■ EXERCISE AIM:
Each line from the first down to the one containing "after floorplan,184,-,865.5" should be returned exactly as it appears below.

Collected data:
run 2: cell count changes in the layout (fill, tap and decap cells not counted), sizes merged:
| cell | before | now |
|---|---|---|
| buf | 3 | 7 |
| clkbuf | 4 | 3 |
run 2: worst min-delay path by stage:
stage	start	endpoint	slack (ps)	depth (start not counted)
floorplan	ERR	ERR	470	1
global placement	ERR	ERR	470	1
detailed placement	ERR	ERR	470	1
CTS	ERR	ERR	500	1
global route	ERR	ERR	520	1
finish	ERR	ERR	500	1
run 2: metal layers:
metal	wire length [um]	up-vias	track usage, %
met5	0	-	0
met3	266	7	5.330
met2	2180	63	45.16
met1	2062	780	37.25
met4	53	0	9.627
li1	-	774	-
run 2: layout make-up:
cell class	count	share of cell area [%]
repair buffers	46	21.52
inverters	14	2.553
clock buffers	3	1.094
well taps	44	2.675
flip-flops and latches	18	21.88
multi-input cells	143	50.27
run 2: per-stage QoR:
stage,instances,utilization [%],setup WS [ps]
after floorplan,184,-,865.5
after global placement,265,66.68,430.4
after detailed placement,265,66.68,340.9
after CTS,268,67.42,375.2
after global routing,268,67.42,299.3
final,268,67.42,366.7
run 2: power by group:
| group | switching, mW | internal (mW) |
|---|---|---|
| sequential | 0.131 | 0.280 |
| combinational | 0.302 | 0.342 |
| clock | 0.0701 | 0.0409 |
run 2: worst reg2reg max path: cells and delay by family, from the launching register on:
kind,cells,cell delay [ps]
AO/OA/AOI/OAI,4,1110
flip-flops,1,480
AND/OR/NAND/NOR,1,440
## config.mk

```make
export PLATFORM = sky130hd
export DESIGN_NAME = nbit_seq_alu
export DESIGN_NICKNAME = d
export VERILOG_FILES = /design/src/rtl/nbit_seq_alu.sv
export SDC_FILE = /design/constraint.sdc
export NUM_CORES = 1
export LEC_CHECK = 0
export CAP_MARGIN = 20
export CORE_MARGIN = 2
export CORE_UTILIZATION = 62
export DETAILED_ROUTE_END_ITERATION = 12
export PLACE_DENSITY = 0.86
export SLEW_MARGIN = 20
export SYNTH_ARGS = -nofsm -noshare
export SYNTH_HDL_FRONTEND = slang
export SYNTH_SLANG_ARGS = --single-unit
```

## constraint.sdc

```tcl
create_clock -name clk -period 12.5 [get_ports clk]
set_input_delay 2.5 -clock clk [delete_from_list [all_inputs] [get_ports clk]]
set_output_delay 2.5 -clock clk [all_outputs]
set_load 0.02 [all_outputs]
```
<file path="src/rtl/sdlc_rx_deframer.sv">
// SDLC/HDLC receive deframer: flag hunt, zero destuffing, 16-bit word assembly, CRC check, 4-word FIFO.
// Optional macro SDLC_RX_ABORT_EN: seven consecutive ones inside a frame abort it.
module sdlc_rx_deframer #(
    parameter logic [15:0] CRC_POLY  = 16'h1021,
    parameter logic [15:0] CRC_INIT  = 16'hFFFF,
    parameter logic [15:0] CRC_MATCH = 16'h1D0F
) (
    input  logic        clk,
    input  logic        reset,
    input  logic        rx_clk,
    input  logic        rx_data,
    output logic [15:0] rx_word,
    output logic        rx_drq,
    input  logic        rx_rd,
    output logic        frame_ok,
    output logic        frame_err,
    output logic        in_frame
);

    typedef enum logic [1:0] {HUNT, SYNC, DATA} state_t;

    state_t       state, state_nxt;
    logic         ok_nxt, err_nxt;
    logic [1:0]   clk_sync, data_sync;
    logic         clk_prev;
    logic [6:0]   flag_sr;
    logic [2:0]   ones;
    logic [6:0]   dline;
    logic [2:0]   dl_cnt;
    logic [14:0]  word_sr;
    logic [3:0]   bit_cnt;
    logic [2:0]   word_cnt;
    logic [15:0]  crc;
    logic         ovf;
    logic [15:0]  mem [4];
    logic [1:0]   wr_ptr, rd_ptr;
    logic [2:0]   count;

    logic         bit_vld, bit_in, is_flag, stuffed, run7, dl_push, emit, word_done;
    logic         to_hunt, frame_good, pop, push_ok;
    logic [7:0]   flag_nxt;
    logic [15:0]  word_new;

    function automatic logic [15:0] crc_word(input logic [15:0] c_in, input logic [15:0] w);
        logic [15:0] c;
        logic        fb;
        c = c_in;
        for (int i = 15; i >= 0; i--) begin
            fb = c[15] ^ w[i];
            c  = {c[14:0], 1'b0} ^ (fb ? CRC_POLY : 16'h0000);
        end
        return c;
    endfunction

    always_ff @(posedge clk or posedge reset) begin
        if (reset) begin
            clk_sync  <= '0;
            data_sync <= '0;
            clk_prev  <= 1'b0;
        end else begin
            clk_sync  <= {clk_sync[0], rx_clk};
            data_sync <= {data_sync[0], rx_data};
            clk_prev  <= clk_sync[1];
        end
    end

    // One line bit per synchronised rising edge of rx_clk.
    assign bit_vld  = clk_sync[1] & ~clk_prev;
    assign bit_in   = data_sync[1];
    assign flag_nxt = {flag_sr, bit_in};
    assign is_flag  = bit_vld && (flag_nxt == 8'h7E);
    assign stuffed  = bit_vld && !bit_in && (ones == 3'd5);
    assign run7     = bit_vld && bit_in && (ones >= 3'd6);
    // Bits are held back 7 places so a flag can be erased before it reaches the word stream.
    assign dl_push   = bit_vld && (state != HUNT) && !stuffed && !is_flag;
    assign emit      = dl_push && (dl_cnt == 3'd7);
    assign word_new  = {word_sr, dline[6]};
    assign word_done = emit && (bit_cnt == 4'd15);
    assign to_hunt   = (state != HUNT) && (state_nxt == HUNT);
    assign frame_good = (crc == CRC_MATCH) && (bit_cnt == 4'd0) && (word_cnt >= 3'd2) && !ovf;

    // NOTE: every combinational output gets a default first so no latch is inferred.
    always_comb begin
        state_nxt = state;
        ok_nxt    = 1'b0;
        err_nxt   = 1'b0;
        case (state)
            HUNT: if (is_flag) state_nxt = SYNC;
            SYNC: begin
                if (is_flag)   state_nxt = SYNC;
                else if (run7) state_nxt = HUNT;
                else if (emit) state_nxt = DATA;
            end
            DATA: begin
                if (is_flag) begin
                    state_nxt = SYNC;
                    ok_nxt    = frame_good;
                    err_nxt   = !frame_good;
                end
`ifdef SDLC_RX_ABORT_EN
                else if (run7) begin
                    state_nxt = HUNT;
                    err_nxt   = 1'b1;
                end
`endif
            end
            default: state_nxt = HUNT;
        endcase
    end

    always_ff @(posedge clk or posedge reset) begin
        if (reset) begin
            state     <= HUNT;
            frame_ok  <= 1'b0;
            frame_err <= 1'b0;
        end else begin
            state     <= state_nxt;
            frame_ok  <= ok_nxt;
            frame_err <= err_nxt;
        end
    end

    always_ff @(posedge clk or posedge reset) begin
        if (reset) begin
            flag_sr  <= '0;
            ones     <= '0;
            dline    <= '0;
            dl_cnt   <= '0;
            word_sr  <= '0;
            bit_cnt  <= '0;
            word_cnt <= '0;
            crc      <= CRC_INIT;
        end else if (bit_vld) begin
            flag_sr <= flag_nxt[6:0];
            ones    <= bit_in ? ((ones == 3'd7) ? ones : ones + 3'd1) : 3'd0;
            if (is_flag || to_hunt) begin
                dl_cnt <= '0;
            end else if (dl_push) begin
                dline <= {dline[5:0], bit_in};
                if (dl_cnt != 3'd7) dl_cnt <= dl_cnt + 3'd1;
            end
            if (is_flag) begin
                crc      <= CRC_INIT;
                bit_cnt  <= '0;
                word_cnt <= '0;
            end else if (emit) begin
                word_sr <= word_new[14:0];
                bit_cnt <= bit_cnt + 4'd1;
                if (word_done) begin
                    crc <= crc_word(crc, word_new);
                    if (word_cnt != 3'd7) word_cnt <= word_cnt + 3'd1;
                end
            end
        end
    end

    // A full FIFO still accepts a push when the head is popped in the same cycle.
    assign pop     = rx_rd && (count != 3'd0);
    assign push_ok = word_done && ((count != 3'd4) || pop);

    always_ff @(posedge clk or posedge reset) begin
        if (reset) begin
            wr_ptr <= '0;
            rd_ptr <= '0;
            count  <= '0;
            ovf    <= 1'b0;
        end else begin
            if (push_ok) wr_ptr <= wr_ptr + 2'd1;
            if (pop)     rd_ptr <= rd_ptr + 2'd1;
            case ({push_ok, pop})
                2'b10:   count <= count + 3'd1;
                2'b01:   count <= count - 3'd1;
                default: count <= count;
            endcase
            if (is_flag)                   ovf <= 1'b0;
            else if (word_done && !push_ok) ovf <= 1'b1;
        end
    end

    // NOTE: storage is not reset; the empty flag gates rx_word so stale entries never show.
    always_ff @(posedge clk) begin
        if (push_ok) mem[wr_ptr] <= word_new;
    end

    assign rx_drq   = (count != 3'd0);
    assign rx_word  = rx_drq ? mem[rd_ptr] : 16'h0000;
    assign in_frame = (state != HUNT);

endmodule

</file>
<file path="config.mk">
export PLATFORM = sky130hd
export DESIGN_NAME = sdlc_rx_deframer
export DESIGN_NICKNAME = d
export VERILOG_FILES = /design/src/rtl/sdlc_rx_deframer.sv
export SDC_FILE = /design/constraint.sdc
export NUM_CORES = 1
export LEC_CHECK = 0
export CORE_UTILIZATION = 25
export DETAILED_ROUTE_END_ITERATION = 6
export GPL_TIMING_DRIVEN = 0
export PLACE_DENSITY_LB_ADDON = 0.2
export SLEW_MARGIN = 20
export SYNTH_ARGS = -nofsm -noshare
export SYNTH_HDL_FRONTEND = slang
export SYNTH_SLANG_ARGS = --single-unit
export TNS_END_PERCENT = 1
</file>
<file path="constraint.sdc">
create_clock -name clk -period 3.09 [get_ports clk]
set_clock_uncertainty 0.15 [all_clocks]
set_input_delay 0.4635 -clock clk [delete_from_list [all_inputs] [get_ports clk]]
set_output_delay 0.4635 -clock clk [all_outputs]
set_load 0.1 [all_outputs]
</file>
Word-level counts from Yosys, hierarchy flattened
Memories as Yosys holds them, arrays and structs flattened. Cells that the tools add are included.

Reductions and logical operators: 45. Bitwise logic cells: 36. Magnitude comparators: 2. $add $sub $neg: 8. Multiplexer cells: 45. Equality and inequality tests: 14.

Operators by type and width (count): 16-bit by 13-bit bitwise XOR with 16-bit output (16); 13-bit 2-to-1 mux (16); 16-bit 2-to-1 mux (4); 3-bit 2-to-1 mux (9); 1-bit logical AND (17); 16-bit by 13-bit equality test with 1-bit output, second input constant (1); 2-bit nonzero test (8); 1-bit bitwise XOR (16); 3-bit by 1-bit adder with 3-bit output, second input constant (4); 3-bit AND reduction (4); 3-bit equality test, second input constant (3); 3-bit != test, second input constant (3); 8-bit by 7-bit equality test with 1-bit output, second input constant (1); 1-bit 2-to-1 mux (8); 2-bit 2-to-1 mux (4); 4-bit 2-to-1 mux (2); 1-bit zero test (6); 3-bit one-hot mux with 2 select lines (1); 2-bit by 1-bit adder with 2-bit output, second input constant (2); 4-bit by 1-bit adder with 4-bit output, second input constant (1); 2-bit by 1-bit equality test with 1-bit output, second input constant (2); 2-bit equality test, second input constant (2); 4-bit equality test, second input constant (1); 2-bit zero test (2); 13 further kinds (17).

Output and inout bits: 20. Input port bits: 5. Register bits after elaboration: 75. RAM bits: 64. Memories kept: 1.

Memories: mem (words 4, width 16, rd ports 1, clocked after memory_dff 0, wr ports 1, RTL line 35) `logic [15:0] mem [4];`.

Logic depth before layout (Yosys ltp)
Gate-level depths: netlist of run 1.

Word-level depth: 51. Depth in mapped cells: 11. Gate-level depth less buffers: 10.

Worst setup path before layout of run 1
Ideal clock, no wire load.

Path type: register -> output. Start: reg count[0]. End: out rx_word[0]. Data arrival time: 2527 ps. Stages on the path, launching flop included: 5. Slack: -51 ps. Path buffers: 2. Path through: dfrtp_1 -> clkbuf_1 -> or3_1 -> clkbuf_1 -> and2_1.

Longest elaborated chain between the ends: 2.

RTL lines: start: declaration (RTL line 37) `logic [2:0] count;`; start signal: assignment (RTL line 171) `2'b10: count <= count + 3'd1;`; start signal: assignment (RTL line 172) `2'b01: count <= count - 3'd1;`; start signal: assignment (RTL line 173) `default: count <= count;`; 3-bit nonzero test (RTL line 185) `assign rx_drq = (count != 3'd0);`; named net rx_drq (RTL line 13) `output logic rx_drq,`; 16-bit 2-to-1 mux (RTL line 186) `assign rx_word = rx_drq ? mem[rd_ptr] : 16'h0000;`; end: declaration (RTL line 12) `output logic [15:0] rx_word,`.

The timed path passes the listed nets, and every way through them passes these cells.

Worst setup path after layout of run 1
Start: reg state[1]. End: out in_frame.

Longest elaborated chain between the ends: 1.

RTL lines: start: declaration (RTL line 22) `state_t state, state_nxt;`; start signal: assignment (RTL line 117) `state <= state_nxt;`; 2-bit nonzero test (RTL line 187) `assign in_frame = (state != HUNT);`; end: declaration (RTL line 17) `output logic in_frame`.

Every way passes these cells.

==> reports/results.tsv, run 1 <==
stage	metric	value	unit
sta	fin_crit_sh	97.3	%
setup_path	cp.arrival	2.39	ns
setup_path	path_cells	or2_2, clkbuf_1, clkdlybuf4s50_1	
routing	vias	3711	
clock_network	cts_setup_buffers	0	
power	combinationalPowerShare	13.0	%
power	seqPwrFrac	43.4	%
grt	grt_pass1_vias	3949	
floorplan	io-pin-count	25	
power	p_sw_share	26.7	%
placed_design	placed_cell_area	0.00708	mm^2
layout	nNetsFinal	539	
sta	period_needed	3.01	ns
synth	synth-edff-count	64	
placed_design	portBuffers	23	
clock_network	numClockSinks	139	
grt	grt_start_max_net_pins	54	
synth	synth_top_cell_area_share	30.0	%
layout	fin_area	0.00764	mm^2
synth	async_reset_ff_share	54.0	%
synth	synth-xor-area-share	11.5	%
sta	fmax	333	MHz
layout	fillers	2491	
clock_network	cts_buffers	17	
floorplan	die_y	162	um
setup_path	slowest_delay	1.19	ns
sta	rsz0062_at_grt	true	
routing	drtIter0Drc	205	
synth	syn-instance-count	476	
routing	ant_nets	0	
routing	dr.pass1.iters	4	
setup_path	cp-start-kind	flip-flop	
setup_path	critPathRequiredTime	2.48	ns
layout	seqCellArea	0.00382	mm^2
synth	synth_top_family_by_area	simple AND/OR/NAND/NOR gates	
clock_network	clockBufferDepth	2	
synth	ys_seq_elements	139	
setup_path	rrSetupSlack	0.22	ns
routing	via_per_inst	4.31	
worst_hold_path	hold_class	flip-flop to flip-flop	
layout	fin_util	30.3	%
layout	stdcell_count	862	
setup_path	critPathCaptureType	output port	
clock_network	clockRootBuffer	clkbuf_16	
sta	worst_pin_slew	0.971	ns
power	ir_worst_vdd	0.000358	V
placed_design	dp.cells	830	
synth	yosys_warnings	0	
sta	setup_viol	0	
power	clkPwrFrac	43.5	%
synth	synthAdderAreaFrac	3.05	%
floorplan	initial_utilization	25.4	%
power	power_density	611	mW/mm^2
placed_design	gp_congestion	0.765	
synth	yosys.area_share.simple	12.1	%
grt	grt_pass1_wl	21900	um
synth	syn_nets	496	
routing	routed_wl	13300	um
power	internal_power	3.43	mW
sta	worst_slew_margin_rel	35.1	%
layout	drive_gt1_share	22.6	%
synth	synth-main-ff-cell	edfxtp_1	
sta	hold_ws	0.201	ns
floorplan	rows	58	
clock_network	htreeDepth	4	
synth	syn_area_per_cell	13.5	um^2
floorplan	die_x	162	um
floorplan	core_area	0.0252	mm^2
setup_path	slowest_stage	clkdlybuf4s50_1	
synth	synth_compound_area_share	4.79	%
layout	syn2layout_area_growth	19.3	%
setup_path	path_class	flip-flop to output port	
synth	yosysSeqAreaShare	59.6	%
run_status	status	finished, final reports clean	
power	p_switching	1.24	mW
floorplan	dieArea	0.0263	mm^2
placed_design	dp_hpwl	9040	um
clock_network	hold_buffers	0	
sta	hold_viol	0	
job	cap_violations	0	
routing	drc	0	
synth	synthMuxAreaShare	7.03	%
grt	antenna_found_initial	0	
layout	n_antenna_cell	0	
power	p_leak	3.24	nW
grt	gr-total-overflow	0	
synth	yosys.area.top_type	edfxtp_1	
setup_path	cp_num_buf_inv	2	
layout	multiInputGateArea	0.00247	mm^2
setup_path	cp_max_fo	6	
synth	synth.most_common_cell	nand2_1	
clock_network	cts_tree	done	
routing	wl_per_cell	15.4	um
synth	netlist_area	0.00640	mm^2
synth	synthTopCellsByArea	edfxtp_1 30%, dfrtp_1 23%, dfstp_2 6.6%	
synth	synth_cell_types	58	
sta	maxSlewViolCount	0	
setup_path	cpLargestDelayFamily	buffers and inverters	
clock_network	clk_pin_slew	0.07	ns
grt	grt_use_total	11.1	%
synth	synthTopCellsByCount	81 x nand2_1, 64 x edfxtp_1, 59 x dfrtp_1	
clock_network	insertion_delay	0.42	ns
repair_timing:
item | 4_1_cts | 5_1_grt
hold endpoints to repair | 0 | 0
pin swaps | 0 | 1
gates resized for setup | 57 | 25
endpoints found under the setup margin | 81 | 81
through the flow:
step	TNS, ns	worst slack [ns]	power (mW)
2_1_floorplan	0	0.0546	2.50
3_3_place_gp	-55.11	-0.783	2.66
3_5_place_dp	-12.42	-0.522	2.68
4_1_cts	-0.919	-0.134	4.73
5_1_grt	-0.129	-0.0568	4.87
6_report	0	0.0827	4.67
registers in the layout, indices dropped and copies added, names as in the netlist:
signal	flops
bit_cnt	4
clk_prev	1
clk_sync	2
count	3
crc	16
data_sync	2
dl_cnt	3
dline	7
flag_sr	7
frame_err	1
frame_ok	1
mem	64
ones	3
ovf	1
rd_ptr	2
state	2
word_cnt	3
word_sr	15
wr_ptr	2
layer usage:
metal	global-route usage (%)	share of wire, %
met1	14.4	47
met2	17.8	48
met3	2.50	2.9
met4	5.02	1.8
met5	0	0
kinds of logic (layout without fill, tap and decap cells):
family,Yosys count,count (layout)
AOI/OAI and AO/OA,45,45
xor gates and xnor gates,61,61
adders and majority gates,15,15
buffers and inverters,29,85
DFF,139,139
muxes,24,24
and+or+nand+nor,163,163
layout by cell type (no fill, tap or decap), drive strengths merged, types with 3 or more instances in the layout:
cell and count:
inv 17, xnor2 41, or3 3, dfrtp 59, and2 20, nand2 81, clkdlybuf4s50 6, ha 14
mux4 16, clkdlybuf4s15 5, o21ai 8, nor3 6, nand2b 3, mux2 8, o22ai 3, xor2 10
nand3 10, dfstp 16, clkbuf 30, nor2 21, edfxtp 64, xnor3 9, clkinv 4, buf 18
a21oi 15, or2 3, nor4b 3
path summary, 6_finish.rpt:
check                                 startpoint                      to  depth (start not counted)
min                        clk_sync[0]$_DFF_PP0_   clk_sync[1]$_DFF_PP0_                          0
max in group asynchronous                  reset     crc[11]$_DFFE_PP1P_                          3
min in group asynchronous                  reset  flag_sr[6]$_DFFE_PP0P_                          2
min reg2reg                clk_sync[0]$_DFF_PP0_   clk_sync[1]$_DFF_PP0_                          0
max reg2reg                dl_cnt[0]$_DFFE_PP0P_    count[2]$_DFFE_PP0P_                         10
max                           state[1]$_DFF_PP0_                in_frame                          3
power groups by stage:
stage / sequential, mW / clock, mW / combinational [mW]
2_1_floorplan: 2.05 / 0 / 0.452
3_3_place_gp: 2.06 / 0 / 0.596
3_5_place_dp: 2.06 / 0 / 0.616
4_1_cts: 2.03 / 2.09 / 0.621
5_1_grt: 2.04 / 2.15 / 0.684
6_report: 2.03 / 2.03 / 0.609
final cells by class:
class | instances | area share [%]
clock buffers | 18 | 5.62
flip-flops and latches | 139 | 50.0
clock inverters | 14 | 2.05
well taps | 330 | 5.41
plain buffers | 19 | 1.26
inverters | 10 | 0.524
repair buffers | 24 | 2.80
multi-input cells | 308 | 32.4
(Power assumes the default switching activity.)
==> run 2, diff against run 1 <==
CORE_ASPECT_RATIO = 0.8   (was not set)
==> reports/results.tsv, run 2 (synthesis gave the netlist of run 1 again) <==
stage	metric	value	unit
run_status	status	finished, violations left	
run_status	violations	negative setup slack	
sta	fin_crit_sh	102	%
grt	grt_use_met2	16.1	%
setup_path	cp-start-kind	flip-flop	
setup_path	path_class	flip-flop to output port	
grt	grt_use_total	11.0	%
grt	antenna_found_initial	0	
routing	vias	3709	
sta	rsz0062_at_grt	true	
clock_network	cts_buffers	17	
floorplan	initial_utilization	25.4	%
sta	period_needed	3.15	ns
job	cap_violations	0	
layout	n_antenna_cell	0	
routing	ant_nets	0	
layout	reg.largest.list	mem x64, crc x16, word_sr x15	
grt	grt_start_max_net_pins	43	
worst_hold_path	hold_class	flip-flop to flip-flop	
grt	grt_use_met3	3.21	%
grt	gr-total-overflow	0	
layout	drive_gt1_share	22.6	%
layout	seqCellArea	0.00382	mm^2
floorplan	io-pin-count	25	
floorplan	rows	52	
routing	routed_wl	13200	um
worst_hold_path	min-delay-start	clk_sync[0]$_DFF_PP0_	
sta	setup_ws	-0.0600	ns
clock_network	clk_pin_slew	0.06	ns
floorplan	die_x	181	um
layout	largest_register_ffs	64	
clock_network	clockRootBuffer	clkbuf_16	
placed_design	gp_congestion	0.745	
floorplan	die_y	145	um
sta	worst_pin_slew	0.984	ns
placed_design	portBuffers	23	
grt	grt_pass1_vias	3860	
grt	met1_usage	15.3	%
placed_design	dp_slack	-0.535	ns
layout	multiInputGateArea	0.00248	mm^2
floorplan	core_area	0.0252	mm^2
sta	hold_viol	0	
clock_network	cts_setup_buffers	0	
clock_network	numClockSinks	139	
setup_path	critPathCaptureType	output port	
floorplan	dieArea	0.0263	mm^2
layout	nNetsFinal	539	
power	power	4.63	mW
sta	worst_slew_margin_rel	34.2	%
clock_network	clockBufferDepth	2	
setup_path	reg2reg_from	ones[1]$_DFFE_PP0P_	
layout	layout_common_cells	81 x nand2_1, 64 x edfxtp_1, 59 x dfrtp_1	
clock_network	cts_tree	done	
layout	final_common_cell	nand2_1	
sta	maxSlewViolCount	0	
power	power_density	606	mW/mm^2
power	ir_worst_vdd	0.000323	V
layout	syn2layout_area_growth	19.3	%
routing	drc	0	
sta	tns	-0.262	ns
setup_path	critPathRequiredTime	2.48	ns
setup_path	cp_max_fo	10	
setup_path	cp.arrival	2.54	ns
placed_design	placed_cell_area	0.00706	mm^2
sta	fmax	317	MHz
clock_network	insertion_delay	0.44	ns
sta	setup_viol	8	
clock_network	htreeDepth	4	
placed_design	dp_hpwl	9100	um
power	p_leak	3.24	nW
grt	grt-busiest-layer	met2	
routing	via_per_inst	4.33	
routing	dr.pass1.iters	5	
layout	fin_area	0.00764	mm^2
clock_network	hold_buffers	0	
routing	drtIter0Drc	178	
layout	regMostFlops	mem	
grt	grt_pass1_wl	21700	um
setup_path	startpoint	rd_ptr[0]$_DFFE_PP0P_	
routing	wl_per_cell	15.4	um
layout	fillers	2544	
run 2: routing by layer:
metal  vias up  wire (um)
met1      1865       6630
met2        57       5830
met5         -          0
met3        19        518
li1       1768          -
met4         0        236
run 2: path summary, 6_finish.rpt:
kind                                          endpoint  slack, ns  depth (start not counted)
worst max-delay path                        rx_word[6]      -0.06                          5
worst min-delay path             clk_sync[1]$_DFF_PP0_       0.20                          0
worst max register to register    count[1]$_DFFE_PP0P_       0.26                         11
worst min register to register   clk_sync[1]$_DFF_PP0_       0.20                          0
max in group asynchronous          crc[14]$_DFFE_PP1P_       1.90                          3
min in group asynchronous       data_sync[0]$_DFF_PP0_       0.24                          2
run 2: worst max-delay path: stages, from the launching register on:
cell and delay (ns):
dfrtp_1 0.32, buf_2 0.29, buf_4 0.32, mux4_2 0.54, and2_1 0.17, clkdlybuf4s15_2 0.46
run 2: layout make-up:
cell class	count	share of cell area, %
Buffer	19	1.23
Clock buffer	17	5.57
Clock inverter	15	1.98
Inverter	10	0.524
Multi-Input combinational cell	308	32.4
Sequential cell	139	50.0
Tap cell	324	5.31
Timing Repair Buffer	24	2.98
run 2: timing repair:
| item | CTS | global route |
|---|---|---|
| pin swaps | 0 | 3 |
| resized for setup | 56 | 17 |
| endpoints found under the setup margin | 81 | 83 |
run 2: per-stage QoR:
stage | util [%] | cells | hold slack (ns)
finish | 30.3 | 856 | 0.199
global route | 30.3 | 856 | 0.214
CTS | 30.4 | 856 | 0.202
detailed placement | 28.0 | 824 | 0.188
global placement | 27.9 | 823 | 0.182
floorplan | - | 476 | 0.181
run 2: power by group:
part	switching [mW]	total (mW)	leakage [nW]	internal [mW]
registers	0.0434	2.03	1.70	1.98
logic	0.371	0.602	1.26	0.231
clock network	0.866	2.00	0.279	1.13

■ ANSWER BELOW:
run 2: cell count changes in the layout (fill, tap and decap cells not counted), sizes merged:
| cell | before | now |
|---|---|---|
| buf | 3 | 7 |
| clkbuf | 4 | 3 |
run 2: worst min-delay path by stage:
stage	start	endpoint	slack (ps)	depth (start not counted)
floorplan	ERR	ERR	470	1
global placement	ERR	ERR	470	1
detailed placement	ERR	ERR	470	1
CTS	ERR	ERR	500	1
global route	ERR	ERR	520	1
finish	ERR	ERR	500	1
run 2: metal layers:
metal	wire length [um]	up-vias	track usage, %
met5	0	-	0
met3	266	7	5.330
met2	2180	63	45.16
met1	2062	780	37.25
met4	53	0	9.627
li1	-	774	-
run 2: layout make-up:
cell class	count	share of cell area [%]
repair buffers	46	21.52
inverters	14	2.553
clock buffers	3	1.094
well taps	44	2.675
flip-flops and latches	18	21.88
multi-input cells	143	50.27
run 2: per-stage QoR:
stage,instances,utilization [%],setup WS [ps]
after floorplan,184,-,865.5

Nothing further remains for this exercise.